Comparison of the different models

What about the music?

While reading about memory consumption and training time for the different representations is interesting, we need to take a dive into the generated music. How does the music sound, and what are the characteristics of each model?

A disclaimer: In my research, I have put a limited effort into fine tuning the neural networks, since it is a comparative study. So while the melodies generated are of sub optimal quality, I think it still works as grounds for a comparison of the different models to see strengths and weaknesses to each representation. The network used is an LSTM, which is no longer state of the art for music generation, music generated using it has been described as sounding like a pianist playing without any intention or goal. This can be heard in the generated music.

Results

Event based

While it is super efficient at storing music data in a compact way, it generates very poor results, with little musical quality. One of the first things you notice is that every note has the same duration and with no silence between any notes. It also sounds somewhat random, like a four year old playing the piano with one finger. It also often plays sharp-notes, although it is trained on music in C major. You can listen to an example here. Only one is needed, because there is little variation in what it generates.

Event based example

Piano roll

Being the most computational heavy seems to be paying off in terms of results. This method has managed to generate the most melodic melodies, it seems to be the most on beat, and often uses silence to make cool beats or dynamic sounding melodies. But it is still a varying model, and does often make vague music. It very often only wants to pick either silence or the same note as the previous note. Therefore I had to implement some randomness to choose whether it should pick its best note, or if it should choose a note that it deems the next or third best. Another problem is that it often sounds like it does not have any goal, while it often picks notes that are somewhat musically reasonable, it can struggle making music that feels intentional. I believe this is in part the result of using a LSTM.

An example of an on beat, dynamic and melodic melody.
An example of the lack of intention.

Relative pitch

Being a compressed version of piano manifests itself in the output generated using this representation. You can find some of the benefits of piano roll like managing to use silence to make more dynamic melodies than event based representation did. The same drawbacks are also apparent, but to a larger degree. Relative pitch struggles with making non repetitive melodies because it almost always wants to generate a note that is either silence, the same note, two halftones up or two halftones down. This makes it repetitive and unmelodic. It also struggles with staying in one key.

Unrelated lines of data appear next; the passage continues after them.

Context: an optimization exercise on an open-source flow, tuned for small area, a short achievable clock period and few clock cycles per item. The choices shown serve that exercise and are no tape-out recipe.
Only simulation tests tie the RTL to the original design; equivalence was not proved.
Power is estimated from default activity; no workload was simulated.

==> 02-16: inputs <==
## tcs_rctc
module tcs_rctc (
    input  wire        clk,
    input  wire        rst,
    input  wire        in_valid,
    output wire        in_ready,
    input  wire [4:0]  op,
    input  wire [63:0] a,
    input  wire [3:0]  len,
    output reg         out_valid,
    input  wire        out_ready,
    output wire [79:0] res,
    output reg         err,
    output reg  [2:0]  err_code
);
Settings: LEC_CHECK=0, CAP_MARGIN=20, CORE_MARGIN=2, CORE_UTILIZATION=55, PLACE_DENSITY=0.7, SLEW_MARGIN=20; clock period 90.0 ns.
run.sh (not shown) runs the stock make flow with config.mk's settings and CLKGATE_MAP_FILE= SYNTH_SCRIPT=/design/flow/synth_recipe.tcl, a recipe that flattens the netlist after the stock synthesis.
==> inputs of 09-14, as changes to 02-16 <==
--- a/flow/design.v
+++ b/flow/design.v
@@ -45,25 +45,21 @@
     wire [1:0] gain_code = (gm == 6'd4) ? 2'd1 : (gm == 6'd16) ? 2'd2 : (gm == 6'd60) ? 2'd3 : 2'd0;
     wire       gain_ok   = ((gm == 6'd1) || (gm == 6'd4) || (gm == 6'd16) || (gm == 6'd60)) &&
                            (a[15:6] == 10'd0);
     wire [5:0] gain_value = (a[1:0] == 2'd0) ? 6'd1 : (a[1:0] == 2'd1) ? 6'd4 :
                             (a[1:0] == 2'd2) ? 6'd16 : 6'd60;
     wire [15:0] t_low    = a[15:0];
     wire [15:0] t_high   = a[31:16];
     wire [15:0] t_sample = a[47:32];
-    wire        hi_ge_s, s_ge_lo;
-    rctc_rca #(16) u_cu (.a(t_high),   .b(~t_sample), .ci(1'b1), .s(), .co(hi_ge_s));
-    rctc_rca #(16) u_cd (.a(t_sample), .b(~t_low),    .ci(1'b1), .s(), .co(s_ge_lo));
-    wire        t_up   = !hi_ge_s;                  
-    wire        t_down = hi_ge_s && !s_ge_lo;       
-    wire [15:0] t_rl;
-    wire        t_rc;
-    rctc_rca #(16) u_rg (.a(t_high), .b(~t_low), .ci(1'b1), .s(t_rl), .co(t_rc));
-    wire        t_neg  = !t_rc;                     
+    wire        t_up   = (t_sample > t_high);
+    wire        t_down = !t_up && (t_sample < t_low);
+    wire        t_neg  = (t_high < t_low);              
+    wire [15:0] t_rl;                                   
+    rctc_rca #(16) u_rg (.a(t_high), .b(~t_low), .ci(1'b1), .s(t_rl), .co());
     wire [17:0] t_hf   = {t_neg, t_neg, t_neg, t_rl[15:1]};    
     wire        t_corr = t_neg & t_rl[0];           
     wire        t_jump = !op[2];                    
     wire        t_sub_l = t_jump | ~t_up;           
     wire        t_sub_h = ~t_jump & ~t_up;          
     wire [17:0] t_bl   = {2'b00, t_jump ? t_sample : t_low};
     wire [17:0] t_bh   = {2'b00, t_jump ? t_sample : t_high};
     wire [17:0] t_nl, t_nh;
@@ -215,23 +211,17 @@
             r_out  = t[17] ? {r_out[14:0], b} : t[15:0];
         end
     end
 endmodule
 module rctc_x255 (
     input  wire [15:0] x,
     output wire [23:0] y
 );
-    wire       nz = (x[7:0] != 8'd0);
-    wire [7:0] lo, mid, hi_dec;
-    wire       mid_c;
-    rctc_rca #(8) u_lo  (.a(~x[7:0]), .b(8'd0),     .ci(1'b1), .s(lo),     .co());
-    rctc_rca #(8) u_mid (.a(x[7:0]),  .b(~x[15:8]), .ci(!nz),  .s(mid),    .co(mid_c));
-    rctc_rca #(8) u_dec (.a(x[15:8]), .b(8'hFF),    .ci(1'b0), .s(hi_dec), .co());
-    assign y = {mid_c ? x[15:8] : hi_dec, mid, lo};
+    assign y = {x, 8'd0} - {8'd0, x};
 endmodule
 module tcs_rctc (
     input  wire        clk,
     input  wire        rst,
     input  wire        in_valid,
     output wire        in_ready,
     input  wire [4:0]  op,
     input  wire [63:0] a,
@@ -272,29 +262,31 @@
     wire        is_div  = ((op1 == 5'd17) && (a1[15:0] != 16'd0)) || wt_long;
     wire [15:0] c  = wt ? 16'd2880 : a1[15:0];
     wire [23:0] m0, x1, x2;
     rctc_x255 u_x0 (.x(a1[31:16]), .y(m0));    
     rctc_x255 u_x1 (.x(a1[47:32]), .y(x1));
     rctc_x255 u_x2 (.x(a1[63:48]), .y(x2));
     wire [23:0] x0 = wt ? {4'd0, ms1} : m0;
     wire sel8  = wt || ((a1[31:16] <= a1[15:0]) && (a1[47:32] <= a1[15:0]) && (a1[63:48] <= a1[15:0]));
+    wire sel12 = (a1[15:12] != 4'd0);
     wire sel16 = (a1[15:8] != 8'd0);
     function [39:0] init;    
         input [23:0] x;
-        input        s8, s16;
+        input        s8, s12, s16;
         begin
             if (s8)       init = {x[23:8], x[7:0], 16'd0};
+            else if (s12) init = {4'd0, x[23:12], x[11:0], 12'd0};
             else if (s16) init = {8'd0, x[23:16], x[15:0], 8'd0};
             else          init = {16'd0, x};
         end
     endfunction
-    wire [39:0] i0 = init(x0, sel8, sel16);
-    wire [39:0] i1 = init(x1, sel8, sel16);
-    wire [39:0] i2 = init(x2, sel8, sel16);
+    wire [39:0] i0 = init(x0, sel8, sel12, sel16);
+    wire [39:0] i1 = init(x1, sel8, sel12, sel16);
+    wire [39:0] i2 = init(x2, sel8, sel12, sel16);
     wire [15:0] dr0 = dv ? a1[31:16] : i0[39:24];
     wire [15:0] dr1 = dv ? a1[47:32] : i1[39:24];
     wire [15:0] dr2 = dv ? a1[63:48] : i2[39:24];
     wire [23:0] dq0 = dv ? r2[23:0]  : i0[23:0];
     wire [23:0] dq1 = dv ? r2[47:24] : i1[23:0];
     wire [23:0] dq2 = dv ? r2[71:48] : i2[23:0];
     wire [15:0] nr0, nr1, nr2;
     wire [23:0] nq0, nq1, nq2;
@@ -348,17 +340,17 @@
             end
         end
     end
     always @(posedge clk) begin
         if (s1_free) begin
             dv <= 1'b0;
         end else if (v1 && is_div && s2_free) begin
             dv <= 1'b1;
-            if (!dv) rem <= sel8 ? 3'd1 : (sel16 ? 3'd3 : 3'd5);
+            if (!dv) rem <= sel8 ? 3'd1 : sel12 ? 3'd2 : sel16 ? 3'd3 : 3'd5;
             else     rem <= rem - 3'd1;
         end
     end
     always @(posedge clk) begin
         if (s2_free) begin
             if (is_div && wt && last) begin
                 r2       <= {64'd0, 1'b1, 8'd0 - nq0[7:0]};    
                 err      <= 1'b0;
==> flow/flow/run.sh (new file) <==
#!/bin/bash
# The standard layout (the standard.sh, unchanged synthesis); the port buffers that the
# standard flow inserts at global placement use sky130_fd_sc_hd__buf_1.
set -e
export BUFFER_PORTS_ARGS="-buffer_cell sky130_fd_sc_hd__buf_1"
bash standard.sh > standard.log 2>&1
==> flow/standard.sh (new file) <==
#!/bin/bash
# synth_recipe.tcl (not shown) runs the flow's synth.tcl, then flattens the netlist and writes it again
# the make line also repeats each setting of config.mk as NAME=value (left out here)
make -C /OpenROAD-flow-scripts/flow DESIGN_CONFIG=/design/flow/config.mk WORK_HOME=/design/flow/orfs CLKGATE_MAP_FILE= SYNTH_SCRIPT=/design/flow/synth_recipe.tcl "${@:-finish}"
removed: flow/run.sh
==> run notes <==
In 02-16 the die area is lower than in 09-14, by about 4.3%.
Between 09-14 and 02-16, the lower sequential share of layout area is in 09-14 (gap 0.35 points).
Between 02-16 and 09-14, the lower maximum frequency is in 09-14 (gap 1.4%, measured against 09-14).
Of 09-14 and 02-16, 09-14 has the higher non-clock buffer count (gap 19).
Between 09-14 and 02-16, the lower critical path depth is in 02-16 (gap 3).
Synthesized cell count: 02-16 is lower than 09-14 (about 8%).
Of 02-16 and 09-14, 09-14 has the higher total power (gap 7.0%, measured against 09-14).
09-14 went through all stages and came out clean. 02-16 completed with no timing, DRC or antenna violations.
Between 09-14 and 02-16, the lower wire length is in 02-16 (gap about 2.6%, measured against 02-16).
Sequential power is about the same in 09-14 and 02-16.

An example of not staying in one key.
An example of repeating notes, only going up or down a fixed interval

Conclusion

From my own experience listening to what my models generated, it is clear that in these three representations, the quality of the output can be ranked in the same order as the memory consumption, and the clear king is piano roll. It is able to represent melodic structures in a way that the other two do not come close to. It is important to note that this is just my experiences exploring the different methods, and a different model, dataset or hyperparameters could show other results.